Oil industry is playing with fire by being silent

If last year's record profits against a backdrop of high gas prices hasn't exactly endeared big oil to US consumers, current prices at the pump and first-quarter profits may make the energy industry the most vilified in the US, and not just among consumers.

If last year's record profits against a backdrop of high gas prices hasn't exactly endeared big oil to US consumers, current prices at the pump and first-quarter profits may make the energy industry the most vilified in the US, and not just among consumers.

Nearly every industry is feeling the backlash - not only travel and shipping-focused businesses, but all companies that rely on them. The issue of gas prices is so heated, government officials are likely to intervene.

While consumers cringe as gas prices climb above $3 a gallon, earnings for oil makers are now rolling in. The third biggest oil producer, ConocoPhillips, for example, posted a 13% first quarter profit rise last week.

The oil industry is not the first to face this PR crisis.

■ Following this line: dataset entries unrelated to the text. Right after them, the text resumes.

File: src/bim_pkg.sv
`timescale 1ns / 1ps
// Shared types and constants for the block-set interleave map.
// Used by the channel payloads, the divider and the top level.
package bim_pkg;

	localparam int MAX_CHUNKS = 64;
	localparam int TBL_DEPTH  = MAX_CHUNKS + 1;
	localparam int TBL_AW     = $clog2(TBL_DEPTH);

	localparam int IDX_W      = 7;
	localparam int BND_W      = 48;
	localparam int SET_W      = 40;
	localparam int SLICE_W    = 16;
	localparam int CCNT_W     = 7;
	localparam int CFG_IDX_W  = 1;
	localparam int CFG_DATA_W = 16;

	localparam int DIV_W      = 48;
	localparam int DIV_CNT_W  = $clog2(DIV_W);

	localparam logic [CFG_IDX_W-1:0] CFG_SLICE_LBAS  = 1'd0;
	localparam logic [CFG_IDX_W-1:0] CFG_CHUNK_COUNT = 1'd1;

	localparam logic CMD_WRITE     = 1'b0;
	localparam logic CMD_TRANSLATE = 1'b1;

	typedef struct packed {
		logic              cmd;
		logic [IDX_W-1:0]  entry_index;
		logic [BND_W-1:0]  boundary_lba;
		logic [SET_W-1:0]  set_index;
	} in_item_t;

	typedef struct packed {
		logic [SET_W-1:0]  entry_out;
		logic              out_of_range;
		logic              misaligned;
	} out_item_t;

	typedef struct packed {
		logic              start;
		logic [DIV_W-1:0]  num;
		logic [DIV_W-1:0]  den;
	} div_req_t;

	typedef struct packed {
		logic              done;
		logic [DIV_W-1:0]  quot;
		logic [DIV_W-1:0]  rem;
	} div_rsp_t;

	typedef enum logic [3:0] {
		S_IDLE,
		S_MUL_LO,
		S_MUL_HI,
		S_SCAN,
		S_DIV_GO,
		S_DIV_WAIT,
		S_SPLIT,
		S_POS,
		S_OFF,
		S_SUM,
		S_OUT
	} state_t;

	typedef enum logic [1:0] {
		DOP_LEN,
		DOP_START,
		DOP_GROUP,
		DOP_POS
	} div_op_t;

endpackage

File: src/bim_div.sv
`timescale 1ns / 1ps
// Bit-serial restoring divider, one quotient bit per cycle.
// Depends on bim_pkg for the request and response structs.
module bim_div (
	input  logic              clk,
	input  logic              arst_n,
	input  bim_pkg::div_req_t req,
	output bim_pkg::div_rsp_t rsp
);
	import bim_pkg::*;

	logic                 busy_q;
	logic                 done_q;
	logic [DIV_CNT_W-1:0] cnt_q;
	logic [DIV_W-1:0]     rem_q;
	logic [DIV_W-1:0]     quo_q;
	logic [DIV_W-1:0]     den_q;
	logic [DIV_W:0]       rem_sh;
	logic [DIV_W:0]       diff;

	assign rem_sh = {rem_q, quo_q[DIV_W-1]};
	assign diff   = rem_sh - {1'b0, den_q};

	always_ff @(posedge clk or negedge arst_n) begin
		if (!arst_n) begin
			busy_q <= 1'b0;
			done_q <= 1'b0;
			cnt_q  <= '0;
		end else begin
			done_q <= 1'b0;
			if (req.start) begin
				busy_q <= 1'b1;
				cnt_q  <= '0;
			end else if (busy_q) begin
				cnt_q <= cnt_q + 1'b1;
				if (cnt_q == DIV_CNT_W'(DIV_W - 1)) begin
					busy_q <= 1'b0;
					done_q <= 1'b1;
				end
			end
		end
	end

	always_ff @(posedge clk) begin
		if (req.start) begin
			rem_q <= '0;
			quo_q <= req.num;
			den_q <= req.den;
		end else if (busy_q) begin
			// keep the difference when it does not borrow
			if (!diff[DIV_W]) begin
				rem_q <= diff[DIV_W-1:0];
				quo_q <= {quo_q[DIV_W-2:0], 1'b1};
			end else begin
				rem_q <= rem_sh[DIV_W-1:0];
				quo_q <= {quo_q[DIV_W-2:0], 1'b0};
			end
		end
	end

	assign rsp.done = done_q;
	assign rsp.quot = quo_q;
	assign rsp.rem  = rem_q;
endmodule

File: config.mk
export PLATFORM = sky130hd
export DESIGN_NAME = bim_div
export DESIGN_NICKNAME = d
export VERILOG_FILES = /design/src/bim_pkg.sv /design/src/bim_div.sv
export SDC_FILE = /design/constraint.sdc
export NUM_CORES = 1
export LEC_CHECK = 0
export BUFFER_PORTS_ARGS = -buffer_cell sky130_fd_sc_hd__buf_2
export CAP_MARGIN = 30
export CORE_MARGIN = 2
export CORE_UTILIZATION = 55
export DETAILED_ROUTE_END_ITERATION = 10
export GPL_TIMING_DRIVEN = 0
export HOLD_SLACK_MARGIN = 0.15
export PLACE_DENSITY = 0.8
export SETUP_SLACK_MARGIN = 0.05
export SKIP_LAST_GASP = 1
export SYNTH_ARGS = -nofsm -noshare
export SYNTH_HDL_FRONTEND = slang
export SYNTH_SLANG_ARGS = --single-unit
File: constraint.sdc
create_clock -name clk -period 4.1 [get_ports clk]
set_input_delay 0.41 -clock clk [delete_from_list [all_inputs] [get_ports clk]]
set_output_delay 0.41 -clock clk [all_outputs]
set_load 0.01 [all_outputs]
### Yosys cells after proc, flatten, opt, wreduce, memory -nomap -nowiden

Index checks and enable logic that the tools add are counted.

| word-level totals | value |
|---|---|
| bits of input ports | 99 |
| output and inout port bits | 97 |
| logic and storage cells | 22 |
| bits in registers | 152 |

| cells by class | value |
|---|---|
| muxes and demuxes | 12 |
| reduce and logical (&&, ||, !) cells | 1 |
| add/sub/neg operators | 2 |
| eq/ne operators | 1 |

Operators by type and width:

| operator | count |
|---|---|
| $mux 48 | 3 |
| $sub 49x48->49 | 1 |
| $mux 6 | 2 |
| $mux 1 | 7 |
| $add 6x1->6 const B | 1 |
| $eq 6x6->1 const B | 1 |
| $reduce_bool 2->1 | 1 |

### Depth between registers and ports, before layout

Gate-level depths: netlist (run 1).

| depth | value |
|---|---|
| depth in word-level cells | 4 |
| depth in mapped cells | 14 |
| depth with buffers taken out | 13 |

### Worst setup path after synthesis (run 1)

No wires, ideal clock.

| timing path | value |
|---|---|
| kind | register -> register |
| start | register quo_q[47] |
| end | register rem_q[41] |
| arrival time | 2940 ps |
| stages on the path, launching flop included | 14 |
| library setup time | 122 ps |
| setup slack | 1038 ps |
| period minus slack after synthesis | 3062 ps |
| required time | 3978 ps |
| buffers on the path | 1 |
| cell sequence | edfxtp_1 > inv_1 > ha_1 > fa_1 > nor2b_1 > o31a_1 > o31ai_1 > a21o_1 > a2111oi_4 > a21oi_2 > xnor2_4 > buf_4 > nor2_1 > a221o_1 |

| between the ends | value |
|---|---|
| cells in the longest elaborated chain, start to end | 2 |

RTL lines:

| element | RTL line | source |
|---|---|---|
| start: declaration | bim_div.sv:16 | `logic [DIV_W-1:0] quo_q;` |
| start signal: assignment | bim_div.sv:47 | `quo_q <= req.num;` |
| start signal: assignment | bim_div.sv:53 | `quo_q <= {quo_q[DIV_W-2:0], 1'b1};` |
| start signal: assignment | bim_div.sv:56 | `quo_q <= {quo_q[DIV_W-2:0], 1'b0};` |
| $sub 49x48->49 | bim_div.sv:22 | `assign diff = rem_sh - {1'b0, den_q};` |
| $mux 48 | bim_div.sv:51 | `if (!diff[DIV_W]) begin` |
| end signal: assignment | bim_div.sv:52 | `rem_q <= diff[DIV_W-1:0];` |
| end signal: assignment | bim_div.sv:55 | `rem_q <= rem_sh[DIV_W-1:0];` |
| end: declaration | bim_div.sv:15 | `logic [DIV_W-1:0] rem_q;` |

No other way between the ends.
A chain may end at the register's enable or synchronous reset.

### Worst setup path after layout (run 1)

| timing path | value |
|---|---|
| start | register quo_q[47] |
| end | register rem_q[44] |

The elaborated chain is that of the path after synthesis.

Several years ago, the pharma industry was in the hot seat, as rising drug costs - and stingier health insurance plans - led to articles on patients who were forced to choose between medications and food, or were importing pills from overseas.

But oil companies must learn from those industries that have already seen what happens when high prices couple with high profits to reach a tipping point.

It's time for the energy industry to launch a major educational push to explain to consumers why gas costs as much as it does, and what causes price fluctuations. It also needs to raise awareness of the R&D efforts companies are undertaking to reduce US oil dependence.

And it needs to work with third-party allies that can deliver the message to skeptical audiences.

The oil industry doesn't need expensive ads - they will only backfire, as consumers tend to believe that big marketing budgets drive up prices. Instead, thought leadership and grassroots tactics must drive this effort.

If the oil industry waits to act, other parties will tell its story. When the issue is as complicated as gas prices, misinformation will fester. And oil companies will bear the bulk of the blame.